• **Task**
Lines in the listing below that include the word "config" need to be copied.
****
What follows belongs to an exercise in optimizing a design on an open flow for small area; a production flow would make more cautious choices.
In this exercise RTL edits were held to simulation tests only and were not proved equivalent to the original.
Power is estimated from default activity; no workload was simulated.

<file path="flow/flow/run.sh">
#!/bin/bash
# The standard layout, with the smallest buffer on the ports.
set -euo pipefail
export BUFFER_PORTS_ARGS="-buffer_cell sky130_fd_sc_hd__buf_1"
bash standard.sh finish > standard_flow.log 2>&1
</file>
<file path="flow/standard.sh">
#!/bin/bash
# synth_recipe.tcl (not shown) runs the flow's synth.tcl, then flattens the netlist and writes it again
# the make line also repeats each setting of config.mk as NAME=value (left out here)
make -C /OpenROAD-flow-scripts/flow DESIGN_CONFIG=/design/flow/config.mk WORK_HOME=/design/flow/orfs CLKGATE_MAP_FILE= SYNTH_SCRIPT=/design/flow/synth_recipe.tcl "${@:-finish}"
</file>
<file path="flow/config.mk">
export PLATFORM = sky130hd
export DESIGN_NAME = door_lock_top
export DESIGN_NICKNAME = door_lock_top
export VERILOG_FILES = /design/flow/design.v
export SDC_FILE = /design/flow/constraint.sdc
export NUM_CORES = 4
export LEC_CHECK = 0
export CAP_MARGIN = 20
export CELL_PAD_IN_SITES_DETAIL_PLACEMENT = 1
export CELL_PAD_IN_SITES_GLOBAL_PLACEMENT = 2
export CORE_MARGIN = 2
export CORE_UTILIZATION = 30
export CTS_BUF_LIST = sky130_fd_sc_hd__clkbuf_8
export CTS_CLUSTER_DIAMETER = 60
export CTS_CLUSTER_SIZE = 16
export PLACE_DENSITY = 0.35
export SLEW_MARGIN = 20
export SYNTH_HIERARCHICAL = 1
</file>
<file path="flow/constraint.sdc">
create_clock -name core_clock -period 10.0 [get_ports {clk}]
set_input_delay 2.0000 -clock core_clock [delete_from_list [all_inputs] [get_ports {clk}]]
set_output_delay 2.0000 -clock core_clock [all_outputs]
set_load 0.01 [all_outputs]
</file>
<file path="flow/design.v">
localparam int NUM_CODES   = 4;    
localparam int CODE_DIGITS = 20;   
localparam int MIN_CODE_LEN = 4;
localparam int MAX_CODE_LEN = 12;
localparam int DEBOUNCE_CYCLES   = 4;    
localparam int BEEP_CYCLES       = 5;    
localparam int WRONG_CYCLES      = 10;   
localparam int LOCKOUT_CYCLES    = 30;
localparam int AUTO_LOCK_CYCLES  = 20;   
localparam int OPEN_ALARM_CYCLES = 15;   
localparam int MAX_TRIES = 5;   
localparam int LIMIT_A = (DEBOUNCE_CYCLES > BEEP_CYCLES) ? DEBOUNCE_CYCLES : BEEP_CYCLES;
localparam int LIMIT_B = (WRONG_CYCLES > LOCKOUT_CYCLES) ? WRONG_CYCLES : LOCKOUT_CYCLES;
localparam int LIMIT_C = (AUTO_LOCK_CYCLES > OPEN_ALARM_CYCLES) ?
                         AUTO_LOCK_CYCLES : OPEN_ALARM_CYCLES;
localparam int LIMIT_AB = (LIMIT_A > LIMIT_B) ? LIMIT_A : LIMIT_B;
localparam int LONGEST_LIMIT = (LIMIT_AB > LIMIT_C) ? LIMIT_AB : LIMIT_C;
localparam int TIMER_W = $clog2(LONGEST_LIMIT + 1);
localparam int TRIES_W = $clog2(MAX_TRIES + 1);
localparam logic [3:0] DIGIT_MARK  = 4'hA;   
localparam logic [3:0] DIGIT_BLANK = 4'hB;
localparam logic [3:0] DIGIT_ERROR = 4'hE;   
localparam logic [3:0] DIGIT_EMPTY = 4'hF;   
localparam int DISPLAY_DIGITS = 6;
localparam logic [23:0] DISPLAY_BLANK = {DISPLAY_DIGITS{DIGIT_BLANK}};
localparam logic [3:0] reset_st = 4'd0;
localparam logic [3:0] locked = 4'd1;
localparam logic [3:0] ajar = 4'd2;
localparam logic [3:0] open_door = 4'd3;
localparam logic [3:0] open_alarm = 4'd4;
localparam logic [3:0] check_code = 4'd5;
localparam logic [3:0] wrong_code = 4'd6;
localparam logic [3:0] lockout = 4'd7;
localparam logic [3:0] entry_beep = 4'd8;
localparam logic [3:0] debounce_unlock = 4'd9;
localparam logic [3:0] debounce_lock = 4'd10;
`timescale 1ns/1ps
module code_store (
  input  logic          clk,
  input  logic          rst,
  input  logic          code_load,
  input  logic [319:0]  code_in,      
  input  logic          check,        
  output logic [95:0]   mcode,        
  output logic [95:0]   mcode_n,      
  output logic [1:0]    mf12,         
  output logic          loaded        
);
localparam int NUM_CODES   = 4;    
localparam int CODE_DIGITS = 20;   
localparam int MIN_CODE_LEN = 4;
localparam int MAX_CODE_LEN = 12;
localparam int DEBOUNCE_CYCLES   = 4;    
localparam int BEEP_CYCLES       = 5;    
localparam int WRONG_CYCLES      = 10;   
localparam int LOCKOUT_CYCLES    = 30;
localparam int AUTO_LOCK_CYCLES  = 20;   
localparam int OPEN_ALARM_CYCLES = 15;   
localparam int MAX_TRIES = 5;   
localparam int LIMIT_A = (DEBOUNCE_CYCLES > BEEP_CYCLES) ? DEBOUNCE_CYCLES : BEEP_CYCLES;
localparam int LIMIT_B = (WRONG_CYCLES > LOCKOUT_CYCLES) ? WRONG_CYCLES : LOCKOUT_CYCLES;
localparam int LIMIT_C = (AUTO_LOCK_CYCLES > OPEN_ALARM_CYCLES) ?
                         AUTO_LOCK_CYCLES : OPEN_ALARM_CYCLES;
localparam int LIMIT_AB = (LIMIT_A > LIMIT_B) ? LIMIT_A : LIMIT_B;
localparam int LONGEST_LIMIT = (LIMIT_AB > LIMIT_C) ? LIMIT_AB : LIMIT_C;
localparam int TIMER_W = $clog2(LONGEST_LIMIT + 1);
localparam int TRIES_W = $clog2(MAX_TRIES + 1);
localparam logic [3:0] DIGIT_MARK  = 4'hA;   
localparam logic [3:0] DIGIT_BLANK = 4'hB;
localparam logic [3:0] DIGIT_ERROR = 4'hE;   
localparam logic [3:0] DIGIT_EMPTY = 4'hF;   
localparam int DISPLAY_DIGITS = 6;
localparam logic [23:0] DISPLAY_BLANK = {DISPLAY_DIGITS{DIGIT_BLANK}};
localparam logic [3:0] reset_st = 4'd0;
localparam logic [3:0] locked = 4'd1;
localparam logic [3:0] ajar = 4'd2;
localparam logic [3:0] open_door = 4'd3;
localparam logic [3:0] open_alarm = 4'd4;
localparam logic [3:0] check_code = 4'd5;
localparam logic [3:0] wrong_code = 4'd6;
localparam logic [3:0] lockout = 4'd7;
localparam logic [3:0] entry_beep = 4'd8;
localparam logic [3:0] debounce_unlock = 4'd9;
localparam logic [3:0] debounce_lock = 4'd10;
  logic [3:0] f12_in;
  for (genvar s = 0; s < NUM_CODES; s++) begin : g_f12
    assign f12_in[s] = (code_in[80*s+48 +: 4] == DIGIT_EMPTY);
  end
  logic [95:0] even_q, even_d;
  logic [1:0]  even_f12_q, even_f12_d;
  logic [95:0] odd_q;
  logic [1:0]  odd_f12_q;
  for (genvar m = 0; m < 2; m++) begin : g_m
    assign even_d[48*m +: 48] = (code_in[160*m +: 48] & {48{code_load}}) |
                                (even_q[48*m +: 48] & {48{!code_load}});
    assign even_f12_d[m] = (f12_in[2*m] & code_load) | (even_f12_q[m] & !code_load);
  end
  always_ff @(posedge clk) begin
    even_q     <= even_d;
    even_f12_q <= even_f12_d;
  end
  always_ff @(posedge clk) begin
    if (code_load) begin
      odd_q[47:0]  <= code_in[127:80];
      odd_q[95:48] <= code_in[287:240];
      odd_f12_q    <= {f12_in[3], f12_in[1]};
    end
  end
  always_ff @(posedge clk or posedge rst) begin
    if (rst) begin
      loaded <= 1'b0;   
    end
    else if (code_load) begin
      loaded <= 1'b1;
    end
  end
  assign mcode   = (odd_q & {96{check}}) | (even_d & {96{!check}});
  assign mcode_n = ~mcode;
  assign mf12  = (odd_f12_q & {2{check}}) | (even_f12_d & {2{!check}});
endmodule
`timescale 1ns/1ps
module code_matcher (
  input  logic [79:0] entry_value,
  input  logic [79:0] entry_n,      
  input  logic [47:0] code,         
  input  logic [47:0] code_n,       
  input  logic        f12,          
  output logic        code_match
);
localparam int NUM_CODES   = 4;    
localparam int CODE_DIGITS = 20;   
localparam int MIN_CODE_LEN = 4;
localparam int MAX_CODE_LEN = 12;
localparam int DEBOUNCE_CYCLES   = 4;    
localparam int BEEP_CYCLES       = 5;    
localparam int WRONG_CYCLES      = 10;   
localparam int LOCKOUT_CYCLES    = 30;
localparam int AUTO_LOCK_CYCLES  = 20;   
localparam int OPEN_ALARM_CYCLES = 15;   
localparam int MAX_TRIES = 5;   
localparam int LIMIT_A = (DEBOUNCE_CYCLES > BEEP_CYCLES) ? DEBOUNCE_CYCLES : BEEP_CYCLES;
localparam int LIMIT_B = (WRONG_CYCLES > LOCKOUT_CYCLES) ? WRONG_CYCLES : LOCKOUT_CYCLES;
localparam int LIMIT_C = (AUTO_LOCK_CYCLES > OPEN_ALARM_CYCLES) ?
                         AUTO_LOCK_CYCLES : OPEN_ALARM_CYCLES;
localparam int LIMIT_AB = (LIMIT_A > LIMIT_B) ? LIMIT_A : LIMIT_B;
localparam int LONGEST_LIMIT = (LIMIT_AB > LIMIT_C) ? LIMIT_AB : LIMIT_C;
localparam int TIMER_W = $clog2(LONGEST_LIMIT + 1);
localparam int TRIES_W = $clog2(MAX_TRIES + 1);
localparam logic [3:0] DIGIT_MARK  = 4'hA;   
localparam logic [3:0] DIGIT_BLANK = 4'hB;
localparam logic [3:0] DIGIT_ERROR = 4'hE;   
localparam logic [3:0] DIGIT_EMPTY = 4'hF;   
localparam int DISPLAY_DIGITS = 6;
localparam logic [23:0] DISPLAY_BLANK = {DISPLAY_DIGITS{DIGIT_BLANK}};
localparam logic [3:0] reset_st = 4'd0;
localparam logic [3:0] locked = 4'd1;
localparam logic [3:0] ajar = 4'd2;
localparam logic [3:0] open_door = 4'd3;
localparam logic [3:0] open_alarm = 4'd4;
localparam logic [3:0] check_code = 4'd5;
localparam logic [3:0] wrong_code = 4'd6;
localparam logic [3:0] lockout = 4'd7;
localparam logic [3:0] entry_beep = 4'd8;
localparam logic [3:0] debounce_unlock = 4'd9;
localparam logic [3:0] debounce_lock = 4'd10;
  localparam int NSHIFT = CODE_DIGITS - MIN_CODE_LEN + 1;
  logic [MAX_CODE_LEN-1:0] is_empty;
  logic [MAX_CODE_LEN-1:0] past_len;   
  logic                    valid;
  for (genvar j = 0; j < MAX_CODE_LEN; j++) begin : g_empty
    assign is_empty[j] = (code[4*j +: 4] == DIGIT_EMPTY);
    if (j < MIN_CODE_LEN) begin : g_low
      assign past_len[j] = 1'b0;
    end
    else if (j == MIN_CODE_LEN) begin : g_first
      assign past_len[j] = is_empty[j];
    end
    else begin : g_next
      assign past_len[j] = past_len[j-1] | is_empty[j];
    end
  end
  assign valid = !(|is_empty[MIN_CODE_LEN-1:0]) && (past_len[MAX_CODE_LEN-1] || f12);
  logic [NSHIFT-1:0] shift_hit;
  for (genvar k = 0; k < NSHIFT; k++) begin : g_shift
    logic [MAX_CODE_LEN-1:0] digit_ok;
    for (genvar j = 0; j < MAX_CODE_LEN; j++) begin : g_digit
      if (k + j < CODE_DIGITS) begin : g_in_range
        logic [3:0] bit_eq;
        for (genvar b = 0; b < 4; b++) begin : g_bit
          assign bit_eq[b] = !((entry_value[4*(k+j)+b] | code[4*j+b]) &
                               (entry_n[4*(k+j)+b] | code_n[4*j+b]));
        end
        assign digit_ok[j] = past_len[j] || (&bit_eq);
      end
      else begin : g_past_end
        assign digit_ok[j] = past_len[j];
      end
    end
    assign shift_hit[k] = &digit_ok;
  end
  assign code_match = valid && (|shift_hit);
endmodule
`timescale 1ns/1ps
module door_fsm (
  input  logic        clk,
  input  logic        rst,
  input  logic        door_open,
  input  logic        inside_button,
  input  logic        entry_valid,
  input  logic [79:0] entry_value,
  input  logic        code_match,   
  output logic        check,        
  output logic        bolt,
  output logic        beep,
  output logic        keypad_en,
  output logic [23:0] display
);
  localparam logic [4-1:0] S_RESET   = 4'd1;
  localparam logic [4-1:0] S_LOCKED  = 4'd11;
  localparam logic [4-1:0] S_AJAR    = 4'd6;
  localparam logic [4-1:0] S_OPEN    = 4'd2;
  localparam logic [4-1:0] S_ALARM   = 4'd4;
  localparam logic [4-1:0] S_CHECK   = 4'd12;
  localparam logic [4-1:0] S_WRONG   = 4'd10;
  localparam logic [4-1:0] S_LOCKOUT = 4'd5;
  localparam logic [4-1:0] S_BEEP    = 4'd0;
  localparam logic [4-1:0] S_DEB_UN  = 4'd8;
  localparam logic [4-1:0] S_DEB_LK  = 4'd7;
  localparam logic [4-1:0] S_DECIDE  = 4'd3;
  logic [4-1:0] state, state_n;
  logic [4:0] timer, timer_n;
  logic [2:0] tries, tries_n;
  logic       tclr;    
  logic entry_error;
  assign entry_error = entry_valid && (entry_value[3:0] == 4'hE);
  function automatic logic at(input logic [4:0] t, input int n);
    at = (t == 5'(n));
  endfunction
  always_comb begin
    state_n = state;
    tries_n = tries;
    tclr    = 1'b0;
    case (state)
      S_RESET: begin
        if (!door_open) begin
          state_n = S_LOCKED;
          tries_n = '0;
        end
      end
      S_LOCKED: begin
        tclr = 1'b1;
        if (entry_error)        state_n = S_BEEP;
        else if (inside_button) state_n = S_DEB_UN;
        else if (entry_valid) begin
          state_n = S_CHECK;
          tries_n = tries + 3'd1;
        end
      end
      S_CHECK: begin
        tclr = 1'b1;
        state_n = S_DECIDE;
      end
      S_DECIDE: begin
        if (!code_match)        state_n = S_WRONG;
        else if (inside_button) begin
          tclr = 1'b1;
          state_n = S_DEB_LK;
        end
        else if (door_open) begin
          tclr = 1'b1;
          state_n = S_OPEN;
        end
        else                    state_n = S_AJAR;
      end
      S_WRONG: begin
        if (at(timer, 10)) begin
          tclr = 1'b1;
          state_n = (tries >= 3'd5) ? S_LOCKOUT : S_LOCKED;
        end
      end
      S_LOCKOUT: begin
        if (at(timer, 30)) begin
          state_n = S_LOCKED;
          tries_n = '0;
        end
      end
      S_BEEP: begin
        if (at(timer, 5)) state_n = S_LOCKED;
      end
      S_DEB_UN: begin
        if (at(timer, 4)) begin
          tclr = 1'b1;
          state_n = S_AJAR;
        end
        else if (!inside_button) state_n = S_LOCKED;
      end
      S_DEB_LK: begin
        if (at(timer, 4)) state_n = S_LOCKED;
        else if (!inside_button) begin
          tclr = 1'b1;
          state_n = S_AJAR;
        end
      end
      S_AJAR: begin
        if (inside_button) begin
          tclr = 1'b1;
          state_n = S_DEB_LK;
        end
        else if (door_open) begin
          tclr = 1'b1;
          state_n = S_OPEN;
        end
        else if (at(timer, 20)) state_n = S_LOCKED;
      end
      S_OPEN: begin
        if (!door_open) begin
          tclr = 1'b1;
          state_n = S_AJAR;
        end
        else if (at(timer, 15)) state_n = S_ALARM;
      end
      S_ALARM: begin
        tclr = 1'b1;
        if (!door_open) state_n = S_AJAR;
      end
      default: state_n = S_RESET;
    endcase
  end
  assign timer_n = tclr ? 5'd0 : timer + 5'd1;
  always_ff @(posedge clk or posedge rst) begin
    if (rst) begin
      state <= S_RESET;
      timer <= '0;
      tries <= '0;
    end
    else begin
      state <= state_n;
      timer <= timer_n;
      tries <= tries_n;
    end
  end
  assign check = (state == S_CHECK);
  logic in_wrong, in_lockout;
  assign in_wrong   = (state == S_WRONG) || ((state == S_DECIDE) && !code_match);
  assign in_lockout = (state == S_LOCKOUT);
  assign keypad_en = (state == S_LOCKED);
  assign beep = (state == S_BEEP) || (state == S_ALARM);
  assign bolt = (state == S_LOCKED) || (state == S_CHECK) || (state == S_DEB_UN) ||
                in_wrong || in_lockout || (state == S_BEEP);
  for (genvar i = 0; i < 6; i++) begin : g_disp
    assign display[4*i+3] = 1'b1;
    assign display[4*i+2] = 1'b0;
    assign display[4*i+1] = 1'b1;
    assign display[4*i]   = !((in_wrong && (tries > 3'(i))) || (in_lockout && (i < 5)));
  end
endmodule
`timescale 1ns/1ps
module door_lock_top (
  input  logic                               clk,
  input  logic                               rst,
  input  logic                               door_open,
  input  logic                               inside_button,
  input  logic                               code_load,
  input  logic [319:0] code_in,       
  input  logic [79:0]           entry_value,   
  input  logic                               entry_valid,
  output logic                               bolt,
  output logic                               beep,
  output logic                               keypad_en,
  output logic [23:0]        display        
);
localparam int NUM_CODES   = 4;    
localparam int CODE_DIGITS = 20;   
localparam int MIN_CODE_LEN = 4;
localparam int MAX_CODE_LEN = 12;
localparam int DEBOUNCE_CYCLES   = 4;    
localparam int BEEP_CYCLES       = 5;    
localparam int WRONG_CYCLES      = 10;   
localparam int LOCKOUT_CYCLES    = 30;
localparam int AUTO_LOCK_CYCLES  = 20;   
localparam int OPEN_ALARM_CYCLES = 15;   
localparam int MAX_TRIES = 5;   
localparam int LIMIT_A = (DEBOUNCE_CYCLES > BEEP_CYCLES) ? DEBOUNCE_CYCLES : BEEP_CYCLES;
localparam int LIMIT_B = (WRONG_CYCLES > LOCKOUT_CYCLES) ? WRONG_CYCLES : LOCKOUT_CYCLES;
localparam int LIMIT_C = (AUTO_LOCK_CYCLES > OPEN_ALARM_CYCLES) ?
                         AUTO_LOCK_CYCLES : OPEN_ALARM_CYCLES;
localparam int LIMIT_AB = (LIMIT_A > LIMIT_B) ? LIMIT_A : LIMIT_B;
localparam int LONGEST_LIMIT = (LIMIT_AB > LIMIT_C) ? LIMIT_AB : LIMIT_C;
localparam int TIMER_W = $clog2(LONGEST_LIMIT + 1);
localparam int TRIES_W = $clog2(MAX_TRIES + 1);
localparam logic [3:0] DIGIT_MARK  = 4'hA;   
localparam logic [3:0] DIGIT_BLANK = 4'hB;
localparam logic [3:0] DIGIT_ERROR = 4'hE;   
localparam logic [3:0] DIGIT_EMPTY = 4'hF;   
localparam int DISPLAY_DIGITS = 6;
localparam logic [23:0] DISPLAY_BLANK = {DISPLAY_DIGITS{DIGIT_BLANK}};
localparam logic [3:0] reset_st = 4'd0;
localparam logic [3:0] locked = 4'd1;
localparam logic [3:0] ajar = 4'd2;
localparam logic [3:0] open_door = 4'd3;
localparam logic [3:0] open_alarm = 4'd4;
localparam logic [3:0] check_code = 4'd5;
localparam logic [3:0] wrong_code = 4'd6;
localparam logic [3:0] lockout = 4'd7;
localparam logic [3:0] entry_beep = 4'd8;
localparam logic [3:0] debounce_unlock = 4'd9;
localparam logic [3:0] debounce_lock = 4'd10;
  logic [95:0] mcode;
  logic [1:0]  mf12;
  logic        loaded;
  logic        check;
  logic [1:0]  slot_hit;
  logic        pulse_hit;
  logic        code_match;
  logic [79:0] entry_n;
  logic [95:0] mcode_n;
  assign entry_n = ~entry_value;
  code_store code_store_i (
    .clk       (clk),
    .rst       (rst),
    .code_load (code_load),
    .code_in   (code_in),
    .check     (check),
    .mcode     (mcode),
    .mcode_n   (mcode_n),
    .mf12      (mf12),
    .loaded    (loaded)
  );
  for (genvar m = 0; m < 2; m++) begin : g_match
    code_matcher code_matcher_i (
      .entry_value (entry_value),
      .entry_n     (entry_n),
      .code        (mcode[48*m +: 48]),
      .code_n      (mcode_n[48*m +: 48]),
      .f12         (mf12[m]),
      .code_match  (slot_hit[m])
    );
  end
  always_ff @(posedge clk) begin
    pulse_hit <= check ? code_match : (|slot_hit);
  end
  assign code_match = loaded && (pulse_hit || (|slot_hit));
  door_fsm door_fsm_i (
    .clk           (clk),
    .rst           (rst),
    .door_open     (door_open),
    .inside_button (inside_button),
    .entry_valid   (entry_valid),
    .entry_value   (entry_value),
    .code_match    (pulse_hit),
    .check         (check),
    .bolt          (bolt),
    .beep          (beep),
    .keypad_en     (keypad_en),
    .display       (display)
  );
endmodule
</file>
****
• **Expected answer**
# the make line also repeats each setting of config.mk as NAME=value (left out here)
make -C /OpenROAD-flow-scripts/flow DESIGN_CONFIG=/design/flow/config.mk WORK_HOME=/design/flow/orfs CLKGATE_MAP_FILE= SYNTH_SCRIPT=/design/flow/synth_recipe.tcl "${@:-finish}"
<file path="flow/config.mk">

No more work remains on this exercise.